Studies on the resistance to tolerance induction against human IgG in DDD mice. I. Organ differences of tolerogen susceptibility and cellular sites responsible for the resistance.

Cellular sites of the tolerogen resistance in DDD mice against human IgG (HGG) were examined by reconstitution experiments in which cells of various lymphoid organs from tolerized mice were transferred into lethally irradiated syngeneic recipients with or without the supplement of an excess number of untreated T or B cells. It was shown that T cells but not B cells in the spleen and bone marrow-locating B cells were tolerogen resistant.
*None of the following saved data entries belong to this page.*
[src/hdl/cts_pkg.sv]
// cts_pkg: shared types and character constants of the code token spacer.
// No dependencies; imported by cts_expand and code_token_spacer.
package cts_pkg;

  localparam logic [7:0] ChLf    = 8'd10;
  localparam logic [7:0] ChSpace = 8'd32;
  localparam logic [7:0] ChHash  = 8'd35;
  localparam logic [7:0] ChUnder = 8'd95;
  localparam logic [7:0] ChMinus = 8'd45;
  localparam logic [7:0] ChGt    = 8'd62;
  localparam logic [7:0] ChEq    = 8'd61;
  localparam logic [7:0] ChPct   = 8'd37;
  localparam logic [7:0] ChPlus  = 8'd43;
  localparam logic [7:0] ChStar  = 8'd42;
  localparam logic [7:0] ChSlash = 8'd47;
  localparam logic [7:0] ChLt    = 8'd60;

  // Most words one input word can expand to
  localparam int unsigned MaxWords = 4;

  typedef enum logic [1:0] {
    LM_LEAD = 2'd0,  // leading spaces of a line
    LM_KEEP = 2'd1,  // inside a kept line
    LM_DROP = 2'd2   // inside a dropped line
  } line_mode_e;

  typedef struct packed {
    logic [7:0] held_byte;
    logic       held_present;
    line_mode_e line_mode;
    logic       lead_space;
    logic       last_space;
  } cts_state_t;

  typedef struct packed {
    logic [MaxWords-1:0][7:0] bytes;
    logic [2:0]               cnt;     // 0..4 words
    logic                     last;
    logic                     marker;  // empty end marker, no byte
  } cts_group_t;

endpackage

[src/hdl/cts_if.sv]
// cts_if: valid/ready channel interfaces for the code token spacer.
// No dependencies.
interface cts_in_if;
  logic       valid;
  logic       ready;
  logic [7:0] in_char;
  logic       end_of_text;

  modport source (output valid, in_char, end_of_text, input ready);
  modport sink   (input valid, in_char, end_of_text, output ready);
endinterface

interface cts_out_if;
  logic       valid;
  logic       ready;
  logic [7:0] out_char;
  logic       char_valid;
  logic       is_last;

  modport source (output valid, out_char, char_valid, is_last, input ready);
  modport sink   (input valid, out_char, char_valid, is_last, output ready);
endinterface

[src/hdl/cts_expand.sv]
// cts_expand: per-word next-state and output-group logic of the token spacer.
// Depends on cts_pkg.
module cts_expand (
  input  cts_pkg::cts_state_t state_i,
  input  logic [7:0]          in_char_i,
  input  logic                eot_i,
  output cts_pkg::cts_state_t state_o,
  output cts_pkg::cts_group_t group_o
);
  import cts_pkg::*;

  function automatic logic is_ws(input logic [7:0] b);
    return (b == ChSpace) || (b >= 8'd9 && b <= 8'd13 && b != ChLf);
  endfunction

  function automatic logic is_math(input logic [7:0] b);
    return (b == ChEq) || (b == ChPlus) || (b == ChMinus) || (b == ChStar) ||
           (b == ChSlash) || (b == ChPct) || (b == ChGt) || (b == ChLt);
  endfunction

  function automatic logic is_punct(input logic [7:0] b);
    return (b >= 8'd33 && b <= 8'd47) || (b >= 8'd58 && b <= 8'd64) ||
           (b >= 8'd91 && b <= 8'd96) || (b >= 8'd123 && b <= 8'd126);
  endfunction

  logic [MaxWords-1:0][7:0] raw;
  logic [2:0]               raw_cnt;
  logic [MaxWords-1:0][7:0] single_bytes;
  logic [2:0]               single_cnt;
  logic [7:0]               h;
  logic                     pair_hit;
  cts_state_t               state_raw;

  // Held byte on its own: punctuation other than underscore gets a space on each side
  always_comb begin
    h = state_i.held_byte;
    single_bytes = '0;
    if (is_punct(h) && h != ChUnder) begin
      single_bytes[0] = ChSpace;
      single_bytes[1] = h;
      single_bytes[2] = ChSpace;
      single_cnt      = 3'd3;
    end else begin
      single_bytes[0] = h;
      single_cnt      = 3'd1;
    end
    pair_hit = (h == ChMinus && in_char_i == ChGt) || (is_math(h) && is_math(in_char_i));
  end

  // Raw words before the whitespace filter
  always_comb begin
    state_raw = state_i;
    raw       = '0;
    raw_cnt   = 3'd0;
    if (eot_i) begin
      if (state_i.line_mode == LM_KEEP && state_i.held_present) begin
        raw     = single_bytes;
        raw_cnt = single_cnt;
      end
      state_raw = '0;
    end else if (in_char_i == ChLf) begin
      if (state_i.line_mode == LM_KEEP) begin
        if (state_i.held_present) begin
          raw     = single_bytes;
          raw_cnt = single_cnt;
        end
        state_raw.held_present = 1'b0;
        state_raw.held_byte    = 8'd0;
      end
      state_raw.line_mode  = LM_LEAD;
      state_raw.lead_space = 1'b0;
    end else begin
      unique case (state_i.line_mode)
        LM_LEAD: begin
          if (in_char_i == ChSpace) begin
            state_raw.lead_space = 1'b1;
          end else if (in_char_i == ChHash) begin
            state_raw.line_mode  = LM_DROP;
            state_raw.lead_space = 1'b0;
          end else begin
            // nothing is held at the start of a line
            state_raw.line_mode = LM_KEEP;
            if (state_i.lead_space) begin
              raw[0]  = ChSpace;
              raw_cnt = 3'd1;
            end
            state_raw.lead_space   = 1'b0;
            state_raw.held_byte    = in_char_i;
            state_raw.held_present = 1'b1;
          end
        end
        LM_KEEP: begin
          if (state_i.held_present && pair_hit) begin
            raw[0]  = ChSpace;
            raw[1]  = h;
            raw[2]  = in_char_i;
            raw[3]  = ChSpace;
            raw_cnt = 3'd4;
            state_raw.held_byte    = 8'd0;
            state_raw.held_present = 1'b0;
          end else begin
            if (state_i.held_present) begin
              raw     = single_bytes;
              raw_cnt = single_cnt;
            end
            state_raw.held_byte    = in_char_i;
            state_raw.held_present = 1'b1;
          end
        end
        default: begin
          // dropped line: swallow everything up to the line end
        end
      endcase
    end
  end

  // Whitespace filter and compaction: a run keeps only its first word
  logic [MaxWords-1:0][7:0] kept;
  logic [2:0]               kept_cnt;
  logic                     ls;
  logic                     ws;

  always_comb begin
    kept     = '0;
    kept_cnt = 3'd0;
    ls       = state_i.last_space;
    ws       = 1'b0;
    for (int i = 0; i < MaxWords; i++) begin
      if (3'(i) < raw_cnt) begin
        ws = is_ws(raw[i]);
        if (!(ws && ls)) begin
          kept[kept_cnt[1:0]] = raw[i];
          kept_cnt            = kept_cnt + 3'd1;
        end
        ls = ws;
      end
    end
  end

  always_comb begin
    group_o.bytes  = kept;
    group_o.cnt    = kept_cnt;
    group_o.last   = eot_i;
    group_o.marker = 1'b0;
    if (eot_i && kept_cnt == 3'd0) begin
      group_o.bytes  = '0;
      group_o.cnt    = 3'd1;
      group_o.marker = 1'b1;
    end
  end

  // End of text clears the filter flag; otherwise it follows the last word seen
  logic last_space_next;
  assign last_space_next = eot_i ? 1'b0 : ls;

  always_comb begin
    state_o            = state_raw;
    state_o.last_space = last_space_next;
  end

endmodule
Kinetic profiles of tolerance induction were compared among thymus, lymph node, and spleen T cells. Thymus cells fall into unresponsive state as early as 2 days after the tolerogen (tHGG) injection when only partial tolerance was observed in lymph node T cells. By 1 week of tolerogen treatment, the tolerant state was completed in both thymus cells and lymph node T cells, while spleen T cells showed marked resistance. Tolerance induced in thymus cells and spleen T cells was of relatively short duration and responsiveness was completely recovered by 5 weeks after the injection of tHGG. At this time lymph node T cells still showed hyporesponsiveness. The differences in tolerance inducibility were also shown among different lymphoid organs in tolerogen dose response. Lymph node T cells were very sensitive to tolerance induction, giving no response even by the injection of 0.01 mg of tHGG. Thymus cells were much less sensitive with the gradual loss of responsiveness by increasing the amount of tHGG. In contrast, spleen T cells showed gradual resistance with increasing amount of tHGG, indicating that some positive response was evoked in spleen T cells by a relatively high dose of tHGG. These results seem to suggest that the tolerogen resistance of spleen T cells may be due to their capability of showing positive response against the tolerogenic material. This was also suggested by the fact that the treatment with cyclophosphamide following the tolerogen injection diminished completely the responsiveness against the subsequent challenge immunization.